`config.mk`:
```
export PLATFORM = sky130hd
export DESIGN_NAME = rpc_stage
export DESIGN_NICKNAME = d
export VERILOG_FILES = /design/src/rtl/rpc_pkg.sv /design/src/rtl/rpc_stage.sv
export SDC_FILE = /design/constraint.sdc
export NUM_CORES = 1
export LEC_CHECK = 0
export ABC_CLOCK_PERIOD_IN_PS = 25400
export BUFFER_PORTS_ARGS = -buffer_cell sky130_fd_sc_hd__buf_2
export CELL_PAD_IN_SITES_DETAIL_PLACEMENT = 1
export CELL_PAD_IN_SITES_GLOBAL_PLACEMENT = 2
export CORE_ASPECT_RATIO = 1.1
export CORE_MARGIN = 2
export CORE_UTILIZATION = 35
export CTS_CLUSTER_SIZE = 20
export DETAILED_ROUTE_END_ITERATION = 10
export PLACE_DENSITY = 0.95
export SLEW_MARGIN = 20
export SYNTH_ARGS = -nofsm -noshare
export SYNTH_HDL_FRONTEND = slang
export SYNTH_SLANG_ARGS = --single-unit
```
`constraint.sdc`:
```
create_clock -name clk -period 25.4 [get_ports clk]
set_input_delay 6.35 -clock clk [delete_from_list [all_inputs] [get_ports clk]]
set_output_delay 6.35 -clock clk [all_outputs]
set_load 0.02 [all_outputs]
```
### config.mk
export PLATFORM = sky130hd
export DESIGN_NAME = ordered_list_engine
export DESIGN_NICKNAME = d
export VERILOG_FILES = /design/src/rtl/ole_pkg.sv /design/src/rtl/ole_dp.sv /design/src/rtl/ole_ctrl.sv /design/src/rtl/ordered_list_engine.sv
export SDC_FILE = /design/constraint.sdc
export NUM_CORES = 2
export LEC_CHECK = 0
export ABC_AREA = 1
export BUFFER_PORTS_ARGS = -buffer_cell sky130_fd_sc_hd__buf_4
export CORE_MARGIN = 2
export CORE_UTILIZATION = 56
export CTS_CLUSTER_SIZE = 25
export DETAILED_ROUTE_END_ITERATION = 10
export PLACE_DENSITY = 0.7
export SLEW_MARGIN = 10
export SYNTH_ARGS = -nofsm -noshare
export SYNTH_HDL_FRONTEND = slang
export SYNTH_SLANG_ARGS = --single-unit
### constraint.sdc
create_clock -name clk -period 11.4 [get_ports clk]
set_input_delay 0.57 -clock clk [delete_from_list [all_inputs] [get_ports clk]]
set_output_delay 0.57 -clock clk [all_outputs]
set_load 0.02 [all_outputs]
**src/design/tsc_pkg.sv**
```systemverilog
// ---------------------------------------------------------------------------
// tsc_pkg
// Shared types and constants for the timing sample clusterer: sequencer
// states, field widths and the fixed scale factors of the match test.
// ---------------------------------------------------------------------------
package tsc_pkg;

   // Field widths fixed by the interface
   localparam int unsigned TIME_W   = 32;
   localparam int unsigned COUNT_W  = 32;
   localparam int unsigned PCT_W    = 7;
   localparam int unsigned SLOTID_W = 3;

   // Match test works on diff * 100 against percent * base
   localparam int unsigned PROD_W   = TIME_W + PCT_W;
   localparam logic [PCT_W-1:0] PCT_SCALE     = 7'd100;
   localparam logic [PCT_W-1:0] MATCH_PCT_RST = 7'd10;

   // Average update: 64-bit dividend, divisor up to 2^32
   localparam int unsigned SUM_W    = 64;
   localparam int unsigned DIVISOR_W = COUNT_W + 1;
   localparam int unsigned STEP_W   = 6;

   // Sequencer states
   typedef enum logic [7:0] {
      ST_IDLE    = 8'b0000_0001,
      ST_LOOKUP  = 8'b0000_0010,
      ST_DIFF    = 8'b0000_0100,
      ST_COMPARE = 8'b0000_1000,
      ST_PROD    = 8'b0001_0000,
      ST_DIV     = 8'b0010_0000,
      ST_WRITE   = 8'b0100_0000,
      ST_FINISH  = 8'b1000_0000
   } state_type;

endpackage

```
**src/design/timing_sample_clusterer.sv**
```systemverilog
// ---------------------------------------------------------------------------
// timing_sample_clusterer
// Groups time samples into up to SLOTS clusters of running average and
// count; each sample updates the first close cluster, opens a new one, or
// is dropped when the table is full.
// ---------------------------------------------------------------------------
//
//   channel | ports                                   | direction
//   --------+-----------------------------------------+----------
//   req     | req_valid, req_stall, req_sample_time   | in
//   rsp     | rsp_valid, rsp_stall, rsp_slot_index,   | out
//           | rsp_created_new, rsp_slot_count,        |
//           | rsp_slot_average, rsp_dropped           |
//   csr     | csr_write_enable, csr_write_data        | in
//
// Flow: a sample scans the filled clusters in order, three steps per cluster
// (read, diff*100, compare). With no match it appends a cluster or is
// dropped; with a match the average update runs the 64-step bit-serial
// divider and writes the cluster back. req_stall is high while a sample is
// in work. Reset is synchronous and empties the table. A result waits in
// the output register under rsp_stall while the next sample enters.
// ---------------------------------------------------------------------------
module timing_sample_clusterer #(
   parameter int unsigned SLOTS = 8
) (
   input  logic                             clock,
   input  logic                             reset,
   input  logic                             req_valid,
   output logic                             req_stall,
   input  logic [tsc_pkg::TIME_W-1:0]       req_sample_time,
   output logic                             rsp_valid,
   input  logic                             rsp_stall,
   output logic [tsc_pkg::SLOTID_W-1:0]     rsp_slot_index,
   output logic                             rsp_created_new,
   output logic [tsc_pkg::COUNT_W-1:0]      rsp_slot_count,
   output logic [tsc_pkg::TIME_W-1:0]       rsp_slot_average,
   output logic                             rsp_dropped,
   input  logic                             csr_write_enable,
   input  logic [tsc_pkg::PCT_W-1:0]        csr_write_data
);

   localparam int unsigned IDX_W = (SLOTS > 1) ? $clog2(SLOTS) : 1;
   localparam int unsigned USED_W = $clog2(SLOTS + 1);
   localparam logic [USED_W-1:0] SLOTS_FULL = USED_W'(SLOTS);
   localparam int unsigned TW = tsc_pkg::TIME_W;
   localparam int unsigned CW = tsc_pkg::COUNT_W;

   // Cluster table
   logic [TW-1:0] avg_mem [SLOTS];
   logic [CW-1:0] cnt_mem [SLOTS];

   tsc_pkg::state_type state_ff, state_in;
   logic [USED_W-1:0]  scan_ff, scan_in;
   logic [USED_W-1:0]  used_ff, used_in;
   logic [tsc_pkg::PCT_W-1:0] match_pct_ff, match_pct_in;
   logic [TW-1:0]      time_ff, time_in;
   logic [TW-1:0]      rd_avg_ff;
   logic [CW-1:0]      rd_cnt_ff;
   logic [tsc_pkg::PROD_W-1:0] lhs_ff, lhs_in;
   logic [tsc_pkg::SUM_W-1:0] quo_ff, quo_in;
   logic [tsc_pkg::DIVISOR_W-1:0] rem_ff, rem_in;
   logic [tsc_pkg::DIVISOR_W-1:0] div_ff, div_in;
   logic [tsc_pkg::STEP_W-1:0] step_ff, step_in;

   logic [tsc_pkg::SLOTID_W-1:0] res_slot_ff, res_slot_in;
   logic               res_new_ff, res_new_in;
   logic [CW-1:0]      res_count_ff, res_count_in;
   logic [TW-1:0]      res_avg_ff, res_avg_in;
   logic               res_drop_ff, res_drop_in;

   logic               rsp_valid_ff, rsp_valid_in;
   logic [tsc_pkg::SLOTID_W-1:0] rsp_slot_ff, rsp_slot_in;
   logic               rsp_new_ff, rsp_new_in;
   logic [CW-1:0]      rsp_count_ff, rsp_count_in;
   logic [TW-1:0]      rsp_avg_ff, rsp_avg_in;
   logic               rsp_drop_ff, rsp_drop_in;

   logic               wr_en;
   logic [IDX_W-1:0]   wr_idx;
   logic [TW-1:0]      wr_avg;
   logic [CW-1:0]      wr_cnt;

   logic [TW-1:0]      base;
   logic [TW-1:0]      diff;
   logic [tsc_pkg::PROD_W-1:0] rhs;
   logic [tsc_pkg::DIVISOR_W:0] rem_shift;
   logic [tsc_pkg::DIVISOR_W:0] rem_sub;
   logic [CW-1:0]      cnt_next;
   logic [IDX_W+tsc_pkg::SLOTID_W-1:0] scan_ext;
   logic [IDX_W+tsc_pkg::SLOTID_W-1:0] used_ext;
   logic               out_free;
   logic               req_xfer;

   // Handshake
   assign req_stall = (state_ff != tsc_pkg::ST_IDLE);
   assign req_xfer  = req_valid && !req_stall;
   assign out_free  = !rsp_valid_ff || !rsp_stall;

   // Shared datapath terms
   assign base      = (rd_avg_ff == '0) ? TW'(1) : rd_avg_ff;
   assign diff      = (time_ff > rd_avg_ff) ? (time_ff - rd_avg_ff) : (rd_avg_ff - time_ff);
   assign rhs       = tsc_pkg::PROD_W'(match_pct_ff) * tsc_pkg::PROD_W'(base);
   assign rem_shift = {rem_ff, quo_ff[tsc_pkg::SUM_W-1]};
   assign rem_sub   = rem_shift - {1'b0, div_ff};
   assign cnt_next  = (rd_cnt_ff == '1) ? rd_cnt_ff : (rd_cnt_ff + CW'(1));
   assign scan_ext  = {{tsc_pkg::SLOTID_W{1'b0}}, scan_ff[IDX_W-1:0]};
   assign used_ext  = {{tsc_pkg::SLOTID_W{1'b0}}, used_ff[IDX_W-1:0]};

   // Sequencer and datapath next values
   always_comb begin
      state_in     = state_ff;
      scan_in      = scan_ff;
      used_in      = used_ff;
      match_pct_in = match_pct_ff;
      time_in      = time_ff;
      lhs_in       = lhs_ff;
      quo_in       = quo_ff;
      rem_in       = rem_ff;
      div_in       = div_ff;
      step_in      = step_ff;
      res_slot_in  = res_slot_ff;
      res_new_in   = res_new_ff;
      res_count_in = res_count_ff;
      res_avg_in   = res_avg_ff;
      res_drop_in  = res_drop_ff;
      rsp_valid_in = rsp_valid_ff;
      rsp_slot_in  = rsp_slot_ff;
      rsp_new_in   = rsp_new_ff;
      rsp_count_in = rsp_count_ff;
      rsp_avg_in   = rsp_avg_ff;
      rsp_drop_in  = rsp_drop_ff;
      wr_en        = 1'b0;
      wr_idx       = scan_ff[IDX_W-1:0];
      wr_avg       = quo_ff[TW-1:0];
      wr_cnt       = cnt_next;

      if (csr_write_enable) begin
         match_pct_in = csr_write_data;
      end

      // Drop the result once taken
      if (rsp_valid_ff && !rsp_stall) begin
         rsp_valid_in = 1'b0;
      end

      unique case (state_ff)
         tsc_pkg::ST_IDLE: begin
            if (req_xfer) begin
               time_in  = req_sample_time;
               scan_in  = '0;
               state_in = tsc_pkg::ST_LOOKUP;
            end
         end
         tsc_pkg::ST_LOOKUP: begin
            // End of scan: append a cluster or drop the sample
            if (scan_ff == used_ff) begin
               if (used_ff == SLOTS_FULL) begin
                  res_slot_in  = '0;
                  res_new_in   = 1'b0;
                  res_count_in = '0;
                  res_avg_in   = '0;
                  res_drop_in  = 1'b1;
               end else begin
                  wr_en        = 1'b1;
                  wr_idx       = used_ff[IDX_W-1:0];
                  wr_avg       = time_ff;
                  wr_cnt       = CW'(1);
                  used_in      = used_ff + USED_W'(1);
                  res_slot_in  = used_ext[tsc_pkg::SLOTID_W-1:0];
                  res_new_in   = 1'b1;
                  res_count_in = CW'(1);
                  res_avg_in   = time_ff;
                  res_drop_in  = 1'b0;
               end
               state_in = tsc_pkg::ST_FINISH;
            end else begin
               state_in = tsc_pkg::ST_DIFF;
            end
         end
         tsc_pkg::ST_DIFF: begin
            lhs_in   = tsc_pkg::PROD_W'(diff) * tsc_pkg::PROD_W'(tsc_pkg::PCT_SCALE);
            state_in = tsc_pkg::ST_COMPARE;
         end
         tsc_pkg::ST_COMPARE: begin
            // floor(diff*100/base) < pct  <=>  diff*100 < pct*base
            if (lhs_ff < rhs) begin
               state_in = tsc_pkg::ST_PROD;
            end else begin
               scan_in  = scan_ff + USED_W'(1);
               state_in = tsc_pkg::ST_LOOKUP;
            end
         end
         tsc_pkg::ST_PROD: begin
            quo_in   = tsc_pkg::SUM_W'(base) * tsc_pkg::SUM_W'(rd_cnt_ff)
                       + tsc_pkg::SUM_W'(time_ff);
            div_in   = tsc_pkg::DIVISOR_W'(rd_cnt_ff) + tsc_pkg::DIVISOR_W'(1);
            rem_in   = '0;
            step_in  = '0;
            state_in = tsc_pkg::ST_DIV;
         end
         tsc_pkg::ST_DIV: begin
            // One restoring step per cycle, quotient shifts in from the right
            if (rem_shift >= {1'b0, div_ff}) begin
               rem_in = rem_sub[tsc_pkg::DIVISOR_W-1:0];
               quo_in = {quo_ff[tsc_pkg::SUM_W-2:0], 1'b1};
            end else begin
               rem_in = rem_shift[tsc_pkg::DIVISOR_W-1:0];
               quo_in = {quo_ff[tsc_pkg::SUM_W-2:0], 1'b0};
            end
            step_in = step_ff + tsc_pkg::STEP_W'(1);
            if (step_ff == '1) begin
               state_in = tsc_pkg::ST_WRITE;
            end
         end
         tsc_pkg::ST_WRITE: begin
            wr_en        = 1'b1;
            res_slot_in  = scan_ext[tsc_pkg::SLOTID_W-1:0];
            res_new_in   = 1'b0;
            res_count_in = cnt_next;
            res_avg_in   = quo_ff[TW-1:0];
            res_drop_in  = 1'b0;
            state_in     = tsc_pkg::ST_FINISH;
         end
         tsc_pkg::ST_FINISH: begin
            // Hand the result over once the output register is free
            if (out_free) begin
               rsp_valid_in = 1'b1;
               rsp_slot_in  = res_slot_ff;
               rsp_new_in   = res_new_ff;
               rsp_count_in = res_count_ff;
               rsp_avg_in   = res_avg_ff;
               rsp_drop_in  = res_drop_ff;
               state_in     = tsc_pkg::ST_IDLE;
            end
         end
         default: begin
            state_in = tsc_pkg::ST_IDLE;
         end
      endcase
   end

   // Control registers
   always_ff @(posedge clock) begin
      if (reset) begin
         state_ff     <= tsc_pkg::ST_IDLE;
         used_ff      <= '0;
         match_pct_ff <= tsc_pkg::MATCH_PCT_RST;
         rsp_valid_ff <= 1'b0;
      end else begin
         state_ff     <= state_in;
         used_ff      <= used_in;
         match_pct_ff <= match_pct_in;
         rsp_valid_ff <= rsp_valid_in;
      end
   end

   // Payload registers
   always_ff @(posedge clock) begin
      scan_ff      <= scan_in;
      time_ff      <= time_in;
      lhs_ff       <= lhs_in;
      quo_ff       <= quo_in;
      rem_ff       <= rem_in;
      div_ff       <= div_in;
      step_ff      <= step_in;
      res_slot_ff  <= res_slot_in;
      res_new_ff   <= res_new_in;
      res_count_ff <= res_count_in;
      res_avg_ff   <= res_avg_in;
      res_drop_ff  <= res_drop_in;
      rsp_slot_ff  <= rsp_slot_in;
      rsp_new_ff   <= rsp_new_in;
      rsp_count_ff <= rsp_count_in;
      rsp_avg_ff   <= rsp_avg_in;
      rsp_drop_ff  <= rsp_drop_in;
   end

   // Cluster table: one write port, one registered read port
   always_ff @(posedge clock) begin
      if (wr_en) begin
         avg_mem[wr_idx] <= wr_avg;
         cnt_mem[wr_idx] <= wr_cnt;
      end
      rd_avg_ff <= avg_mem[scan_ff[IDX_W-1:0]];
      rd_cnt_ff <= cnt_mem[scan_ff[IDX_W-1:0]];
   end

   // Outputs
   assign rsp_valid        = rsp_valid_ff;
   assign rsp_slot_index   = rsp_slot_ff;
   assign rsp_created_new  = rsp_new_ff;
   assign rsp_slot_count   = rsp_count_ff;
   assign rsp_slot_average = rsp_avg_ff;
   assign rsp_dropped      = rsp_drop_ff;

endmodule
```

• Prompt:
The lines in the records above that include the word "while" must be copied out.

• Solution to the exercise:
// divider and writes the cluster back. req_stall is high while a sample is
// the output register under rsp_stall while the next sample enters.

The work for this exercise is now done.